Mind: Let this run through the night, the installer above took 9.5 hours and blocks the computer.

Important: Ninja can parallelize CUDA build tasks. It might be possible that you can use ninja, which is to speed up the process according to https://pytorch.org/docs/stable/notes/windows.html#include-optional-components. In my case, the install did not succeed using ninja. You still may try: set CMAKE_GENERATOR=Ninja (of course after having installed it first with pip install ninja). You might also need set USE_NINJA=ON, and / or even better, try to leave out set USE_NINJA completely and use just set CMAKE_GENERATOR=Ninja (see Switch CMake Generator to Ninja), perhaps this will work for you. It is definitely possible to use ninja, see this comment of a successful ninja-based installation.

[I might also be wrong in expecting ninja to work by a pip install in my case. Perhaps we also need to get the source code of ninja instead, perhaps also using curl, as was done for MKL. Please comment or edit if you know more about it, thank you.]

  1. In my case, this has run through using mkl and without using ninja.

  2. Now a side-remark. If you are using spyder, mine at least was corrupted by the cuda install:

    (myenv) C:\WINDOWS\system32>spyder cffi_ext.c C:\Users\Admin\anaconda3\lib\site-packages\zmq\backend\cffi_pycache_cffi_ext.c(268): fatal error C1083: Datei (Include) kann nicht geöffnet werden: "zmq.h": No such file or directory Traceback (most recent call last): File "C:\Users\Admin\anaconda3\Scripts\spyder-script.py", line 6, in from spyder.app.start import main File "C:\Users\Admin\anaconda3\lib\site-packages\spyder\app\start.py", line 22, in import zmq File "C:\Users\Admin\anaconda3\lib\site-packages\zmq_init_.py", line 50, in from zmq import backend File "C:\Users\Admin\anaconda3\lib\site-packages\zmq\backend_init_.py", line 40, in reraise(*exc_info) File "C:\Users\Admin\anaconda3\lib\site-packages\zmq\utils\sixcerpt.py", line 34, in reraise raise value File "C:\Users\Admin\anaconda3\lib\site-packages\zmq\backend_init_.py", line 27, in ns = select_backend(first) File "C:\Users\Admin\anaconda3\lib\site-packages\zmq\backend\select.py", line 28, in select_backend mod = import(name, fromlist=public_api) File "C:\Users\Admin\anaconda3\lib\site-packages\zmq\backend\cython_init.py", line 6, in from . import (constants, error, message, context, ImportError: DLL load failed while importing error: Das angegebene Modul wurde nicht gefunden.

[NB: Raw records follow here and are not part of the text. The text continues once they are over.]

`config.mk`:
```
export PLATFORM = sky130hd
export DESIGN_NAME = mhpq_ctrl
export DESIGN_NICKNAME = d
export VERILOG_FILES = /design/src/rtl/core/mhpq_pkg.sv /design/src/rtl/core/mhpq_ctrl.sv
export SDC_FILE = /design/constraint.sdc
export NUM_CORES = 1
export LEC_CHECK = 0
export ABC_CLOCK_PERIOD_IN_PS = 15480
export BUFFER_PORTS_ARGS = -buffer_cell sky130_fd_sc_hd__buf_2
export CAP_MARGIN = 10
export CORE_ASPECT_RATIO = 0.75
export CORE_UTILIZATION = 59
export CTS_CLUSTER_DIAMETER = 150
export DETAILED_ROUTE_END_ITERATION = 8
export PLACE_DENSITY = 0.87
export SETUP_SLACK_MARGIN = 0.1
export SLEW_MARGIN = 20
export SYNTH_ARGS = -nofsm -noshare
export SYNTH_HDL_FRONTEND = slang
export SYNTH_SLANG_ARGS = --single-unit
```
`constraint.sdc`:
```
create_clock -name clk -period 15.48 [get_ports clk]
set_input_delay 1.548 -clock clk [delete_from_list [all_inputs] [get_ports clk]]
set_output_delay 1.548 -clock clk [all_outputs]
set_load 0.005 [all_outputs]
```
`src/rtl/core/mhpq_pkg.sv`:
```
`timescale 1ns / 1ps
// ----------------------------------------------------------------------------
// mhpq_pkg: shared types and constants of the max-heap priority queue
// Item layouts, operation and status codes, and the link types between the
// sequencer, the heap RAM and the top level.
// ----------------------------------------------------------------------------
package mhpq_pkg;

  localparam int unsigned ADDR_W = 10;
  localparam int unsigned DATA_W = 32;

  // largest number of entries; entry 0 of the RAM stays unused
  localparam logic [ADDR_W-1:0] CAPACITY = 10'd1023;

  localparam logic KIND_INSERT = 1'b0;
  localparam logic KIND_REMOVE = 1'b1;

  localparam logic [1:0] ST_OK    = 2'd0;
  localparam logic [1:0] ST_EMPTY = 2'd1;
  localparam logic [1:0] ST_FULL  = 2'd2;

  typedef struct packed {
    logic                     kind;
    logic signed [DATA_W-1:0] value;
  } in_item_t;

  typedef struct packed {
    logic signed [DATA_W-1:0] removed_value;
    logic [1:0]               status;
    logic [ADDR_W-1:0]        entry_count;
    logic signed [DATA_W-1:0] top_value;
  } out_item_t;

  typedef struct packed {
    logic              we;
    logic [ADDR_W-1:0] waddr;
    logic [DATA_W-1:0] wdata;
    logic [ADDR_W-1:0] raddr_a;
    logic [ADDR_W-1:0] raddr_b;
  } mem_req_t;

  typedef struct packed {
    logic idle;
    logic done;
  } ctrl_stat_t;

endpackage

```
`src/rtl/core/mhpq_ctrl.sv`:
```
`timescale 1ns / 1ps
// ----------------------------------------------------------------------------
// mhpq_ctrl: heap sequencer
// Runs insert (sift up) and remove (sift down) over the heap RAM, moving a
// hole instead of swapping, and keeps the count and a copy of the root.
// ----------------------------------------------------------------------------
module mhpq_ctrl (
  input  logic                                  clk,
  input  logic                                  rst_n,
  input  logic                                  start,
  input  mhpq_pkg::in_item_t                    item,
  input  logic                                  out_free,
  input  logic [mhpq_pkg::DATA_W-1:0]           rdata_a,
  input  logic [mhpq_pkg::DATA_W-1:0]           rdata_b,
  output mhpq_pkg::mem_req_t                    mreq,
  output mhpq_pkg::ctrl_stat_t                  stat,
  output mhpq_pkg::out_item_t                   res
);

  localparam logic [2:0] S_IDLE    = 3'd0;
  localparam logic [2:0] S_UP_RD   = 3'd1;
  localparam logic [2:0] S_UP_CMP  = 3'd2;
  localparam logic [2:0] S_DN_LAST = 3'd3;
  localparam logic [2:0] S_DN_RD   = 3'd4;
  localparam logic [2:0] S_DN_CMP  = 3'd5;
  localparam logic [2:0] S_DONE    = 3'd6;

  localparam int unsigned AW = mhpq_pkg::ADDR_W;
  localparam int unsigned DW = mhpq_pkg::DATA_W;

  logic [2:0]    state_r, state_nxt;
  logic [AW-1:0] cnt_r, cnt_nxt;
  logic [AW-1:0] pos_r, pos_nxt;
  logic [DW-1:0] val_r, val_nxt;
  logic [DW-1:0] rem_r, rem_nxt;
  logic [1:0]    st_r, st_nxt;
  logic [DW-1:0] top_r;

  logic [AW:0]   left_w;
  logic [AW:0]   right_w;
  logic          right_ok;
  logic          pick_right;
  logic [DW-1:0] child_val;
  logic [AW-1:0] child_pos;

  assign left_w     = {pos_r, 1'b0};
  assign right_w    = {pos_r, 1'b1};
  assign right_ok   = right_w <= {1'b0, cnt_r};
  // left child wins a tie
  assign pick_right = right_ok && ($signed(rdata_b) > $signed(rdata_a));
  assign child_val  = pick_right ? rdata_b : rdata_a;
  assign child_pos  = pick_right ? right_w[AW-1:0] : left_w[AW-1:0];

  always_comb begin
    state_nxt     = state_r;
    cnt_nxt       = cnt_r;
    pos_nxt       = pos_r;
    val_nxt       = val_r;
    rem_nxt       = rem_r;
    st_nxt        = st_r;
    mreq.we       = 1'b0;
    mreq.waddr    = pos_r;
    mreq.wdata    = val_r;
    mreq.raddr_a  = left_w[AW-1:0];
    mreq.raddr_b  = right_w[AW-1:0];

    case (state_r)
      S_IDLE: begin
        if (start) begin
          rem_nxt = '0;
          st_nxt  = mhpq_pkg::ST_OK;
          if (item.kind == mhpq_pkg::KIND_INSERT) begin
            if (cnt_r == mhpq_pkg::CAPACITY) begin
              st_nxt    = mhpq_pkg::ST_FULL;
              state_nxt = S_DONE;
            end else begin
              cnt_nxt   = cnt_r + 1'b1;
              pos_nxt   = cnt_r + 1'b1;
              val_nxt   = item.value;
              state_nxt = S_UP_RD;
            end
          end else begin
            if (cnt_r == '0) begin
              st_nxt    = mhpq_pkg::ST_EMPTY;
              state_nxt = S_DONE;
            end else begin
              rem_nxt = top_r;
              cnt_nxt = cnt_r - 1'b1;
              pos_nxt = AW'(1);
              if (cnt_r == AW'(1)) begin
                state_nxt = S_DONE;
              end else begin
                // fetch the last entry, it refills the root
                mreq.raddr_a = cnt_r;
                state_nxt    = S_DN_LAST;
              end
            end
          end
        end
      end
      S_UP_RD: begin
        if (pos_r == AW'(1)) begin
          mreq.we   = 1'b1;
          state_nxt = S_DONE;
        end else begin
          mreq.raddr_a = {1'b0, pos_r[AW-1:1]};
          state_nxt    = S_UP_CMP;
        end
      end
      S_UP_CMP: begin
        mreq.we = 1'b1;
        if ($signed(rdata_a) < $signed(val_r)) begin
          // move the parent down into the hole
          mreq.wdata = rdata_a;
          pos_nxt    = {1'b0, pos_r[AW-1:1]};
          state_nxt  = S_UP_RD;
        end else begin
          state_nxt = S_DONE;
        end
      end
      S_DN_LAST: begin
        val_nxt   = rdata_a;
        state_nxt = S_DN_RD;
      end
      S_DN_RD: begin
        if (left_w > {1'b0, cnt_r}) begin
          mreq.we   = 1'b1;
          state_nxt = S_DONE;
        end else begin
          state_nxt = S_DN_CMP;
        end
      end
      S_DN_CMP: begin
        mreq.we = 1'b1;
        if ($signed(child_val) > $signed(val_r)) begin
          // move the larger child up into the hole
          mreq.wdata = child_val;
          pos_nxt    = child_pos;
          state_nxt  = S_DN_RD;
        end else begin
          state_nxt = S_DONE;
        end
      end
      S_DONE: begin
        if (out_free) begin
          state_nxt = S_IDLE;
        end
      end
      default: begin
        state_nxt = S_IDLE;
      end
    endcase
  end

  always_ff @(posedge clk) begin
    if (!rst_n) begin
      state_r <= S_IDLE;
      cnt_r   <= '0;
    end else begin
      state_r <= state_nxt;
      cnt_r   <= cnt_nxt;
    end
  end

  always_ff @(posedge clk) begin
    pos_r <= pos_nxt;
    val_r <= val_nxt;
    rem_r <= rem_nxt;
    st_r  <= st_nxt;
    // shadow the root entry
    if (mreq.we && (mreq.waddr == AW'(1))) begin
      top_r <= mreq.wdata;
    end
  end

  assign stat.idle = (state_r == S_IDLE);
  assign stat.done = (state_r == S_DONE);

  assign res.removed_value = rem_r;
  assign res.status        = st_r;
  assign res.entry_count   = cnt_r;
  assign res.top_value     = (cnt_r != '0) ? top_r : '0;

endmodule

```
* Yosys cells after proc, flatten, opt, wreduce, memory -nomap -nowiden
Index checks and enable logic that the tools add are counted.
** Word-level totals
- Bits in registers :: 121
- Output and inout port bits :: 141
- Word-level logic and storage cells :: 90
** Cells by class
- Add/subtract/negate cells :: 2
- $lt $le $gt $ge :: 5
- Equality and inequality tests :: 19
- Muxes and demuxes :: 42
- Bitwise operators :: 1
- Reduce and logical (&&, ||, !) cells :: 14
** Operators with widths (number)
- 32-bit two-way mux :: 7
- 10-bit two-way mux :: 13
- 32-bit one-hot mux with 2 select lines :: 2
- 32-bit greater-than comparator :: 2
- 32-bit < comparator :: 1
- 10-bit one-hot mux with 3 select lines :: 1
- 3-bit two-way mux :: 8
- 3-bit one-hot mux with 7 select lines :: 1
- 10-bit by 1-bit equality test with 1-bit output (second input constant) :: 2
- 10-bit one-hot mux with 2 select lines :: 1
- 2-bit inequality test (second input constant) :: 8
- 11-bit by 10-bit greater-than comparator with 1-bit output :: 1
- 11-bit by 10-bit less-or-equal comparator with 1-bit output :: 1
- 10-bit by 1-bit adder with 10-bit output (second input constant) :: 1
- 10-bit equality test (second input constant) :: 1
- 10-bit logical NOT :: 1
- 10-bit nonzero test :: 1
- 10-bit by 1-bit subtractor with 10-bit output (second input constant) :: 1
- 3-bit equality test (second input constant) :: 3
- 2-bit two-way mux :: 4
- 4-bit AND reduction :: 2
- 3-bit by 2-bit equality test with 1-bit output (second input constant) :: 2
- 3-bit inequality test (second input constant) :: 2
- 6-bit AND reduction :: 1
- 10 further kinds :: 16

* Logic depth before layout (Yosys ltp)
- Word-level depth :: 6
- Mapped depth :: 23
- Depth with buffers taken out :: 19

* Worst setup path before layout
OpenSTA, ideal clock, no wires.
- Path kind :: input -> output
- Start point :: input rdata_a[1] in the netlist's numbering
- End point :: output mreq[27] in the netlist's numbering
- Arrival :: 5585 ps
- Required time :: 13932 ps
- Setup slack :: 8347 ps
- Stages on the path :: 21
- Buffers on the path :: 3
- Cell sequence :: inv_1 > ha_1 > nor2b_4 > o211ai_2 > a21oi_1 > o311a_1 > o31a_1 > o21ai_4 > buf_12 > mux2i_1 > inv_1 > ha_1 > nor2b_1 > o211ai_1 > a21oi_1 > o311a_1 > o311a_1 > o21ai_1 > buf_4 > clkbuf_1 > o221ai_1
** RTL lines
- start: declaration :: RTL line mhpq_ctrl.sv:13 : input logic [mhpq_pkg::DATA_W-1:0] rdata_a,
- end: declaration :: RTL line mhpq_ctrl.sv:15 : output mhpq_pkg::mem_req_t mreq,

==> flow_summary.ini <==
[synth]
synth-seq-area-share = 0.366
synth_warnings = 0
ys_ff_latch = 121
yosysTopAreaCellShare = 0.339
netlist_top_cells_count = inv_1, ha_1, edfxtp_1
synth_most_common_cell = inv_1
ys.flop_type = edfxtp_1
syn_area_per_cell_um2 = 9.36
yosysTopAreaCell = edfxtp_1
synth-edff-count = 108
synth_fp_nets = 1233
postSynthCellCount = 1023
synthArstFlopShare = 0
synth.area.top_cells = edfxtp_1, ha_1, mux2i_1
syn_area_mm2 = 0.00958
ys_types = 63

[setup_path]
crit_buf_inv = 6
critical_path.most_common_cell = nor4_1
cp_slowest_cell = nor4_1
cp-start-kind = input port
worstPathMaxFanout = 47
critPathTopFamily = compound AO/OA/AOI/OAI gates
cp.required_ns = 13.93
cp.arrival_ns = 8.19
criticalPathCategory = in2out
cp-end-kind = output port
path_cells = buf_2, inv_1, ha_1, nand4_1, nor4_1, o311a_1, nor4_1, o21ai_4, buf_4, mux2i_1, inv_1, ha_1, nand4_1, nor4_1, o311a_1, nor4_1, o21ai_4, buf_4, mux2i_1, o221ai_1, buf_2
critPathMaxStageDelay_ns = 0.71

[floorplanning]
ios = 242
rows = 39
coreArea_mm2 = 0.0156
start_util = 0.615
die_y_um = 112
dieWidth_um = 149
dieArea_mm2 = 0.0168

[layout]
fillers = 1167
area_delta_synth_final_pct = 18.8
layout-drive-gt1-share = 0.241
nNetsFinal = 1438

[sta]
finalCriticalPeriod_ns = 9.73
max_freq_mhz = 103
fin_skew_ns = 0.00925
tns_ns = 0
worstMarginPinSlew_ns = 0.954
rsz0062_at_grt = false
finalHoldViolCount = 0
finalMaxSlewViolations = 0
relSlewSlack = 0.361
layout_setup_ws_ns = 5.75
setup_viol = 0
finalCritPeriodShare = 0.629

[cts]
htree_levels = 4
cts_root_buffer = clkbuf_16
numCtsBuffers = 17
clkSinkCount = 121
cts_hold_buf = 0
clk_latency_ns = 0.42
clk_path_buf_depth = 2
post_cts_buffers = 0
clk_pin_slew_ns = 0.06
cts_tree = done
post_cts_resized = 0

[pwr]
swShare = 0.435
switchingPower_w = 0.000991
power_frac_seq = 0.269
power_frac_clock = 0.172
power.internal_w = 0.00129
p_leak_nw = 5.57
peakVddDrop_mv = 0.139
pwr-share-comb = 0.559
power_density_mw_per_mm2 = 201

[placed_design]
dp_slack_ns = 5.95
dp_hpwl_um = 22200
gp_congestion = 0.993
portBuffers = 240

[drt]
drt_first_pass_iters = 7
drc = 0
ant_nets = 0
viasPerCell = 6.25
route.vias.total = 9066
post_drt_wl_per_cell_um = 20.0
wl_um = 29100
drtIter0Drc = 811

[grt]
grt.overflow.total = 0
grt.total_usage = 0.349
grt_max_degree = 66
grt_first_pass_wirelength_um = 44700
antenna_found_initial = 8
grt_pass1_vias = 8150

[status]
outcome = completed

[flow_run]
drv_cap = 0

[hold_path]
hp-class = reg2reg
[worst register-to-register path: cells and delay by family (launching register included)]
kind                     cells  cell delay [ns]
AO/OA/AOI/OAI                6             1.75
adder cells (fa/ha/maj)      2             0.68
buffers and inverters        4             1.13
flip-flops                   1             0.53
multiplexers                 1             0.27
AND/OR/NAND/NOR              7             1.79
[flip-flops by register name, summed over array words and instances (netlist names)]
name / cells
pos_r: 10
st_r: 2
top_r: 32
rem_r: 32
cnt_r: 10
val_r: 32
state_r: 3
[power groups by stage]
stage | clock [W] | combinational, W | sequential, W
2_1_floorplan | 0 | 0.000860 | 0.000580
3_5_place_dp | 0 | 0.00125 | 0.000615
4_1_cts | 0.000395 | 0.00126 | 0.000610
3_3_place_gp | 0 | 0.00122 | 0.000613
5_1_grt | 0.000406 | 0.00141 | 0.000625
6_report | 0.000392 | 0.00128 | 0.000614
[logic make-up (layout without fill, tap and decap cells)]
group | count (synthesis) | count (layout) | share of synthesized area
AND/OR/NAND/NOR | 297 | 297 | 0.162
AO/OA/AOI/OAI | 234 | 234 | 0.160
buffers and inverters | 178 | 396 | 0.0830
flip-flops | 121 | 121 | 0.366
adder cells (fa/ha/maj) | 109 | 109 | 0.142
multiplexers | 67 | 67 | 0.0704
XOR/XNOR | 16 | 16 | 0.0154
other | 1 | 6 | 0.000392
[metrics by stage]
stage          cell area, µm²   util  hold slack (ns)  total power (W)  cells
2_1_floorplan            9580      -            0.534          0.00144   1023
3_3_place_gp            10800  0.692            0.554          0.00184   1413
3_5_place_dp            10800  0.692            0.562          0.00187   1413
4_1_cts                 11400  0.729            0.572          0.00226   1445
5_1_grt                 11400  0.730            0.590          0.00244   1447
6_report                11400  0.731            0.572          0.00228   1451
[cell usage in the layout (no fill, tap or decap), drive strengths merged, types with 8 or more instances in the layout]
cell type | synthesis | layout
and2 | 41 | 41
inv | 113 | 116
and3 | 35 | 35
o21ai | 77 | 77
a22oi | 23 | 23
nor3 | 9 | 9
mux2i | 64 | 64
nor2 | 32 | 32
clkbuf | 42 | 18
o221ai | 33 | 33
ha | 109 | 109
nand4 | 22 | 22
xnor2 | 16 | 16
buf | 23 | 251
a21boi | 8 | 8
a21oi | 52 | 52
nand2 | 72 | 72
nor4 | 14 | 14
edfxtp | 108 | 108
dfxtp | 13 | 13
nand3 | 48 | 48
[final timing paths]
| kind | from | to | slack [ns] | cells past startpoint |
|---|---|---|---|---|
| min reg2reg | top_r[30] | rem_r[30] | 0.57 | 1 |
| max | rdata_a[31] | mreq[51] | 5.75 | 21 |
| min | top_r[30] | rem_r[30] | 0.57 | 1 |
| max reg2reg | cnt_r[7] | pos_r[7] | 9.02 | 20 |
[layout make-up]
class                           instances  area [µm²]  share of cell area
Timing Repair Buffer                  251        1290               0.113
Inverter                              113         424              0.0373
Tap cell                              205         256              0.0225
Clock buffer                           18         429              0.0377
Multi-Input combinational cell        724        5310               0.467
Clock inverter                         14         149              0.0131
Sequential cell                       121        3500               0.308
Antenna cell                            5        12.5             0.00110
[per-layer routing]
layer  track usage  part of all wire
met2         0.499              0.42
met1         0.527              0.43
met3        0.0756              0.13
met5             0           0.00028
met4         0.100             0.019
Power figures use the tool's default switching activity.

Installing spyder over the existing installation again:

(myenv) C:\WINDOWS\system32>conda install spyder

Opening spyder:

(myenv) C:\WINDOWS\system32>spyder
  1. Test your pytorch install.

I did it according to this:

import torch

torch.__version__
Out[3]: '1.8.0a0+2ab74a4'

torch.cuda.current_device()
Out[4]: 0

torch.cuda.device(0)
Out[5]: <torch.cuda.device at 0x24e6b98a400>

torch.cuda.device_count()
Out[6]: 1

torch.cuda.get_device_name(0)
Out[7]: 'GeForce GT 710'

torch.cuda.is_available()
Out[8]: True